JPH06338559A - Forcibly releasing method from electrostatic chuck - Google Patents

Abstract

PURPOSE:To enable a wafer to be released from a mount surface without damage even if the wafer is still large in adhesion to the mount surface by a method wherein a specific pushing member is made to bear against the wafer sooner than the other pushing members. CONSTITUTION:A power supply is turned OFF to dismount a wafer 1 from an electrostatic chuck 2 after the wafer 1 is processed. Then, a moving mechanism is actuated, and all pushing members 3 are made to start ascending. At this point, while the pushing members 3 are on standby, a distance between the specific pushing member 3 and the wafer 1 is set shorter than those between the other pushing members 3 and the wafer 1. Therefore, the specific pushing member 3 bears against the wafer 1 first, so that only a part of the periphery of the wafer which the specific pushing member 3 bears against is pushed up.

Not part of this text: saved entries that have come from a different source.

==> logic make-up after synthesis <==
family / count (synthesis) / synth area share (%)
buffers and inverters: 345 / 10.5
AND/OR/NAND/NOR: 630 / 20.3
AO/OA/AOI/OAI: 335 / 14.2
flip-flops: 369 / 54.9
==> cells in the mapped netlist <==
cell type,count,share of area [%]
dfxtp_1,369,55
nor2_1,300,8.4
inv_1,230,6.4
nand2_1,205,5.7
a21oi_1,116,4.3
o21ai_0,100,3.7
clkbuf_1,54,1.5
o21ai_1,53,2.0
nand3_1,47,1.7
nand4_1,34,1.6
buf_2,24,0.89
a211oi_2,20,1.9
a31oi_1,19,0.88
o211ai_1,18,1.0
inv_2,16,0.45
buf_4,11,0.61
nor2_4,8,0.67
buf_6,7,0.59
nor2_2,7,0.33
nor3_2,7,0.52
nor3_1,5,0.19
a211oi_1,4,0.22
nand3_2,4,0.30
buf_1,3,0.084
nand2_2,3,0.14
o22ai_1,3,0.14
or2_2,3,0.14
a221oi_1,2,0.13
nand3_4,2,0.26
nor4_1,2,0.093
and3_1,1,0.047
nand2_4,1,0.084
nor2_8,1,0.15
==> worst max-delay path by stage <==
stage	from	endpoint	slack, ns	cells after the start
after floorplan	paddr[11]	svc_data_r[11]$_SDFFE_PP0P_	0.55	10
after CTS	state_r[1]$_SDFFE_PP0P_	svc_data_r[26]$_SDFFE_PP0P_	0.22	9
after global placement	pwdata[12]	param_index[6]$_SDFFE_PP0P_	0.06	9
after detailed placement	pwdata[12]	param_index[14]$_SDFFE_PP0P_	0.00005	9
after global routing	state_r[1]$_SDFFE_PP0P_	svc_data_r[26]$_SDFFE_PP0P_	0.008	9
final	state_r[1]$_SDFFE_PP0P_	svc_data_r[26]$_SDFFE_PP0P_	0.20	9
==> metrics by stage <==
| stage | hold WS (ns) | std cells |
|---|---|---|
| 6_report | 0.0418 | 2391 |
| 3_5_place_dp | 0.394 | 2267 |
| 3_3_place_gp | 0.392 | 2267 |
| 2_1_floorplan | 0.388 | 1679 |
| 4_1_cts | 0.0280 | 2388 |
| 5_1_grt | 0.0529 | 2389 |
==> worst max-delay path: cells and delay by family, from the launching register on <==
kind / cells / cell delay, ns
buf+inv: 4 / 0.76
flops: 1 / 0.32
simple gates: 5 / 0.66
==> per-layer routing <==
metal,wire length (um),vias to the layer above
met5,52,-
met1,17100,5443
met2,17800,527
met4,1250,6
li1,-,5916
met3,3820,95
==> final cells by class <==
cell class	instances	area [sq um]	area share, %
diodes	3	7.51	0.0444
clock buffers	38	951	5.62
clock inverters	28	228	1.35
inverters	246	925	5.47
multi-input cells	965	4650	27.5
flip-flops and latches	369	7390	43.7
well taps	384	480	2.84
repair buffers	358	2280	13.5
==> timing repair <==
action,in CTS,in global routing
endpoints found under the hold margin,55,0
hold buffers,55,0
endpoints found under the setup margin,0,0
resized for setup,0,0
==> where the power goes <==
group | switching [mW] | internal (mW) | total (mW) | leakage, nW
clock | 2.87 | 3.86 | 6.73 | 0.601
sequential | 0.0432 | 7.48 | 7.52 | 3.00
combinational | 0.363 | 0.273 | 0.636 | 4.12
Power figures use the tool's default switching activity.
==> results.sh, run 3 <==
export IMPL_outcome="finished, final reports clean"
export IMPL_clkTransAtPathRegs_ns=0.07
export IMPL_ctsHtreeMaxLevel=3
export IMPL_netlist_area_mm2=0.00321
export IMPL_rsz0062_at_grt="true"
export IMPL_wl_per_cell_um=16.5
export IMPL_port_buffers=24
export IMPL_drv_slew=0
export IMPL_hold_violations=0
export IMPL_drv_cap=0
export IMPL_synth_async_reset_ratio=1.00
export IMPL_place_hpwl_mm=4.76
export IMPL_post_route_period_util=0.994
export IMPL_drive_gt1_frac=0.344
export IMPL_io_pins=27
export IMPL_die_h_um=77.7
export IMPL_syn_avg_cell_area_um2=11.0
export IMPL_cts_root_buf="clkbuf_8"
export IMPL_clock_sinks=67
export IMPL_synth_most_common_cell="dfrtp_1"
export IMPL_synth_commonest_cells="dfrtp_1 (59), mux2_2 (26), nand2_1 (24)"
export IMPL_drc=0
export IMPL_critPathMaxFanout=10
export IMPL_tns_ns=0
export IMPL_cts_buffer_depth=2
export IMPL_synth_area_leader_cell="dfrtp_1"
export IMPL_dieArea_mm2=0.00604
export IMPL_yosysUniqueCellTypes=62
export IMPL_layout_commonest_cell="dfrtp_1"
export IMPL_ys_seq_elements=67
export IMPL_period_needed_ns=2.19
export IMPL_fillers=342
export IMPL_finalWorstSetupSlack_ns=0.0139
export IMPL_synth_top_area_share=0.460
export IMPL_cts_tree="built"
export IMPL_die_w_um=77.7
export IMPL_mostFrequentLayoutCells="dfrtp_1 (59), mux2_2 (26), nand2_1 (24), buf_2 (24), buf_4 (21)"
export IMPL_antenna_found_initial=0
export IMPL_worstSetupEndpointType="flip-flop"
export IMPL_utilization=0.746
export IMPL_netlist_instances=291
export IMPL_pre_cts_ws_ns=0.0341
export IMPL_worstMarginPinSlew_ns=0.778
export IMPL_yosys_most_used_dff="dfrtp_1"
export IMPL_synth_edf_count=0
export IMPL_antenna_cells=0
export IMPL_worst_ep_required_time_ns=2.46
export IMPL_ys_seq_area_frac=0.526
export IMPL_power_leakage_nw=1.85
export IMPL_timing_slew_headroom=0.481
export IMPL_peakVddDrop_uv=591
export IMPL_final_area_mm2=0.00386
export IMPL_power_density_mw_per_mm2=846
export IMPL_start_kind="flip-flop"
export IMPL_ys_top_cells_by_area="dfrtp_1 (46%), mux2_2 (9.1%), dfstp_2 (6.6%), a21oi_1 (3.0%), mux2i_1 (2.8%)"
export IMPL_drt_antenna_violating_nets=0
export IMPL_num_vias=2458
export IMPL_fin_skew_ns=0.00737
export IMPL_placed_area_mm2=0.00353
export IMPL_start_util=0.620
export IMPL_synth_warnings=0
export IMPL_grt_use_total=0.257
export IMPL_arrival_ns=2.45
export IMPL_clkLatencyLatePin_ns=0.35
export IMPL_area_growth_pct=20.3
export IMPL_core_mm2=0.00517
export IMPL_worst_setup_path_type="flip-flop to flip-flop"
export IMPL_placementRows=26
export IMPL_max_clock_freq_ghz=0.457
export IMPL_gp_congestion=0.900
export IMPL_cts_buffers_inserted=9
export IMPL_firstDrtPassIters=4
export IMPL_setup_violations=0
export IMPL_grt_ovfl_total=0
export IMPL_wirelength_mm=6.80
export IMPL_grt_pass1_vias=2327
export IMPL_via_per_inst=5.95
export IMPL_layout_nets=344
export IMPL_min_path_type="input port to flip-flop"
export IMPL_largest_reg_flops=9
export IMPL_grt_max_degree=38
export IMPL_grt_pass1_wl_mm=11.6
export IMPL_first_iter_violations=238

After a prescribed time elapses, the other pushing members 3 bear against the wafer 1. At this point, a part and the other parts of the periphery of the wafer 1 are successively separated off, and the wafer 1 is lessened in contact area with a mount surface 2a.

Description

Detailed Description of the Invention

[0001]

BACKGROUND OF THE INVENTION 1. Field of the Invention The present invention relates to a method for forcibly releasing an electrostatic chuck in which a wafer attracted to a mounting surface of an electrostatic chuck is pushed up by a push-up member to be separated from the mounting surface.

[0002]

2. Description of the Related Art An electrostatic chuck, which is widely used in the field of semiconductor manufacturing equipment such as an ion implantation apparatus, is a mounting surface on which a wafer to be processed is mounted and a power source for applying a polarity to the mounting surface. After placing the wafer on the placing surface, or before placing the wafer, the power is turned on to polarize the placing surface to generate an attracting force, and It is electrostatically brought into close contact with the mounting surface.
As a result, the entire surface of the wafer is brought into close contact with the mounting surface, so that the wafer can be cooled with high cooling efficiency and, at the same time, displacement of the wafer during processing can be prevented. .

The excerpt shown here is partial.